In commit b88cfee90268cad we defined masks for the IBRD and FBRD
integer and fractional baud rate divider registers, to prevent the
guest from writing invalid values which could cause division-by-zero.
Unfortunately we got the mask values the wrong way around: the FBRD
register is six bits and the IBRD register is 16 bits, not
vice-versa.

You would only run into this bug if you programmed the UART to a baud
rate of less than 9600, because for 9600 baud and above the IBRD
value will fit into 6 bits, as per the table in
 https://developer.arm.com/documentation/ddi0183/g/programmers-model/register-descriptions/fractional-baud-rate-register--uartfbrd

The only visible effects would be that the value read back from
the register by the guest would be truncated, and we would
print an incorrect baud rate in the debug logs.

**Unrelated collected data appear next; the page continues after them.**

Source: an optimization exercise on an open RTL-to-GDS flow (aim: small area, a short achievable clock period and few clock cycles per item). Production flows keep margins and buffers that such runs may drop.
Function was checked by simulation only, so behaviour that the tests miss may differ from the original.

==> v19: inputs <==
Design blowfish_dec_iter, start of the top module:
module blowfish_dec_iter (
  input  logic         clk,
  input  logic         rst_n,
  input  logic         in_valid,
  output logic         in_ready,
  input  logic [63:0]  ct,
  input  logic [448:0] key,
  output logic         out_valid,
  input  logic         out_ready,
  output logic [63:0]  pt
);
  function automatic logic [31:0] kw(input logic [447:0] k, input int n);
    kw = k[32*(14-n) +: 32];
  endfunction
  function automatic logic [31:0] pc(input int n);
    pc = blowfish_pkg::P_ARRAY[32*(18-n) +: 32];
  endfunction
  function automatic logic [31:0] pr(input logic [3:0] r);
    pr = 32'd0;
    for (int i = 0; i < 16; i++) begin
      if (r == 4'(i)) pr = pc(16 - i);
    end
  endfunction
  logic [31:0] t1_q, u1_q;
  logic        v1_q, d1_q, f1_q, q1_q;
  logic [3:0]  c1_q;
  localparam int FLo = 16;
  logic [31-FLo:0] s1h_q, s2h_q, s3h_q;
  logic [FLo-1:0]  zl_q;
  logic            cl_q;
  logic [31:0]     s4_q, up2_q, tp2_q;
  logic        v2_q, d2_q, f2_q, q2_q;
  logic [3:0]  c2_q;
  logic [31:0] ring_q [28];
  logic [63:0] pt_q;
  logic        out_valid_q, ld_q, rdy_q, acc_seq_q, head_seq_q;
  logic        ld_d;
  logic [31-FLo:0] sb1h, sb2h, sb3h;
  logic [FLo-1:0]  sbzl;
  logic            sbcl;
  logic [31:0]     par, sb4, f, tn;
  logic        fin2, cand, leave, head_seq_d, out_valid_d;
  logic        unused_key_msb;
  assign unused_key_msb = key[448];
  assign par = ring_q[0] ^ pr(c1_q);
  ...
Settings: LEC_CHECK=0, CAP_MARGIN=0, CORE_MARGIN=2, CORE_UTILIZATION=70, CTS_BUF_LIST=sky130_fd_sc_hd__clkbuf_16, CTS_CLUSTER_DIAMETER=100, CTS_CLUSTER_SIZE=30, PLACE_DENSITY=0.72, SLEW_MARGIN=0; clock period 12.5 ns.
standard.sh (not shown) runs the stock make flow with config.mk's settings and CLKGATE_MAP_FILE= SYNTH_SCRIPT=/design/flow/synth_recipe.tcl, a recipe that flattens the netlist after the stock synthesis.
==> flow/flow/run.sh <==
#!/bin/bash
# The standard layout, with two changes to how it is made: the port buffers are the smallest
# buffer (buf_1) and timing repair aims for more setup slack than the clock period needs.
# make's full output goes to standard.log; each ORFS step logs under orfs/logs/.
set -euo pipefail
bash standard.sh \
  "BUFFER_PORTS_ARGS=-buffer_cell sky130_fd_sc_hd__buf_1" \
  "SETUP_SLACK_MARGIN=${FLOW_SETUP_MARGIN:-8}" \
  finish > standard.log 2>&1
==> inputs of v29, as changes to v19 <==
--- a/flow/flow/run.sh
+++ b/flow/flow/run.sh
@@ -6,4 +6,4 @@
 bash standard.sh \
   "BUFFER_PORTS_ARGS=-buffer_cell sky130_fd_sc_hd__buf_1" \
-  "SETUP_SLACK_MARGIN=${FLOW_SETUP_MARGIN:-8}" \
+  "SETUP_SLACK_MARGIN=${FLOW_SETUP_MARGIN:-9}" \
   finish > standard.log 2>&1
ABC_AREA = 1   (was not set)
CORE_UTILIZATION = 60   (was 70)
PLACE_DENSITY = not set   (was 0.72)
TNS_END_PERCENT = 30   (was not set)
==> qor summary <==
metric	v19	v29
Overall die height	260 µm	285 µm
Routability-driven placement congestion ratio	0.957	0.995
Start of the worst register-to-register path	s2h_q[0]	t1_q[16]
Total cell area at the placement stage	0.0488 mm²	0.0505 mm²
DP HPWL	98000 µm	124000 µm
Critical path fanouts, max	8	1
Most common cell after layout, fill and taps aside	sky130_fd_sc_hd__dfxtp_1	sky130_fd_sc_hd__nand2_1
Hold Startpoint	ring_q[20][5]	u1_q[2]
Required @ worst endpoint	12.90 ns	10.00 ns
Register area	0.0248 mm²	0.0249 mm²
Starting Density	71.0%	60.3%
Post-synth design cell area	0.0460 mm²	0.0475 mm²
Number of cells upsized or downsized after cts	22	186
DRT Pass-1 Iters	6	5
Area fraction of the dominant cell type after synthesis	49.7%	48.1%
Slack of the worst reg-to-reg path	7.95 ns	8.83 ns
Final Util	78.7%	69.8%
Clock buffer count from CTS	48	51
Run status	finished clean	finished clean
Clk_buf instances	48	52
Testbench counts of v19, summed over its fixed seeds: cycles 5,168, items 320.
Testbench counts of v29, summed over its fixed seeds: cycles 5,168, items 320.

[what the ideal ports hide]
The results above use ideal ports. As a check the final layouts listed here were re-extracted and re-timed, cells and wires unchanged. Step 1 (the two cells are an assumption about what drives the block):
set clk [get_ports {clk}]
set_driving_cell -lib_cell sky130_fd_sc_hd__clkbuf_16 $clk
set_driving_cell -lib_cell sky130_fd_sc_hd__buf_2 [delete_from_list [all_inputs] $clk]
Step 2 adds t to the input delays and takes it off the output delays; t is the mean of the earliest and latest rising clock arrival at the registers after step 1. Input paths then give back, and output paths get back, about the clock's delay inside the block. Three values: ideal ports, drivers, drivers and shift; two values: the first two.
| run | shift t [ns] | setup WS [ns] | worst setup path at the end | worst slew at a driven data input, ns | pins driven straight from the clock port |
|---|---|---|---|---|---|
| v19 | 0.726 | 7.948 / 7.948 / 7.948 | register to register | 0.18 | 1 |
| v29 | 0.733 | 8.551 / 8.476 / 8.447 | input to register | 0.15 | 1 |
After both steps every run listed still meets setup and hold. For v29, which loses most, drivers alone change the setup slack by -0.075 ns; drivers and shift together by -0.104 ns.
This design comes from an exercise in tuning for small area, a short achievable clock period and few clock cycles per item on the open sky130 flow, not from production work.
Function was not checked in any run shown here: the RTL went through the layout flow alone.
Power is estimated from default activity; no workload was simulated.

[flow/run.sh]
#!/bin/bash
# synth_recipe.tcl (not shown) runs the flow's synth.tcl, then flattens the netlist and writes it again
# the make line also repeats each setting of config.mk as NAME=value (left out here)
make -C /OpenROAD-flow-scripts/flow DESIGN_CONFIG=/design/flow/config.mk WORK_HOME=/design/flow/orfs CLKGATE_MAP_FILE= SYNTH_SCRIPT=/design/flow/synth_recipe.tcl finish
[flow/config.mk]
export PLATFORM = sky130hd
export DESIGN_NAME = strided_index_generator_top
export DESIGN_NICKNAME = strided_index_generator_top
export VERILOG_FILES = /design/flow/design.v
export SDC_FILE = /design/flow/constraint.sdc
export NUM_CORES = 4
export LEC_CHECK = 0
export ABC_CLOCK_PERIOD_IN_PS = 3000
export CAP_MARGIN = 20
export CORE_MARGIN = 2
export CORE_UTILIZATION = 40
export SETUP_SLACK_MARGIN = 5.0
export SLEW_MARGIN = 20
[flow/constraint.sdc]
create_clock -name core_clock -period 8.0 [get_ports {clk}]
set_input_delay 1.6000 -clock core_clock [delete_from_list [all_inputs] [get_ports {clk}]]
set_output_delay 1.6000 -clock core_clock [all_outputs]
set_load 0.01 [all_outputs]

Cc: qemu-stable@nongnu.org
Fixes: b88cfee90268 ("hw/char/pl011: Avoid division-by-zero in pl011_get_baudrate()")
Resolves: https://gitlab.com/qemu-project/qemu/-/issues/2610
Signed-off-by: Peter Maydell <peter.maydell@linaro.org>
Reviewed-by: Alex Bennée <alex.bennee@linaro.org>
Reviewed-by: Philippe Mathieu-Daudé <philmd@linaro.org>
---
 hw/char/pl011.c | 4 ++--
 1 file changed, 2 insertions(+), 2 deletions(-)

diff --git a/hw/char/pl011.c b/hw/char/pl011.c
index 15df7c1e1ca..0fd1334fab4 100644
--- a/hw/char/pl011.c
+++ b/hw/char/pl011.c
@@ -90,10 +90,10 @@ DeviceState *pl011_create(hwaddr addr, qemu_irq irq, Chardev *chr)
 #define CR_UARTEN   (1 << 0)
 
 /* Integer Baud Rate Divider, UARTIBRD */
-#define IBRD_MASK 0x3f
+#define IBRD_MASK 0xffff
 
 /* Fractional Baud Rate Divider, UARTFBRD */
-#define FBRD_MASK 0xffff
+#define FBRD_MASK 0x3f
 
 static const unsigned char pl011_id_arm[8] =
   { 0x11, 0x10, 0x14, 0x00, 0x0d, 0xf0, 0x05, 0xb1 };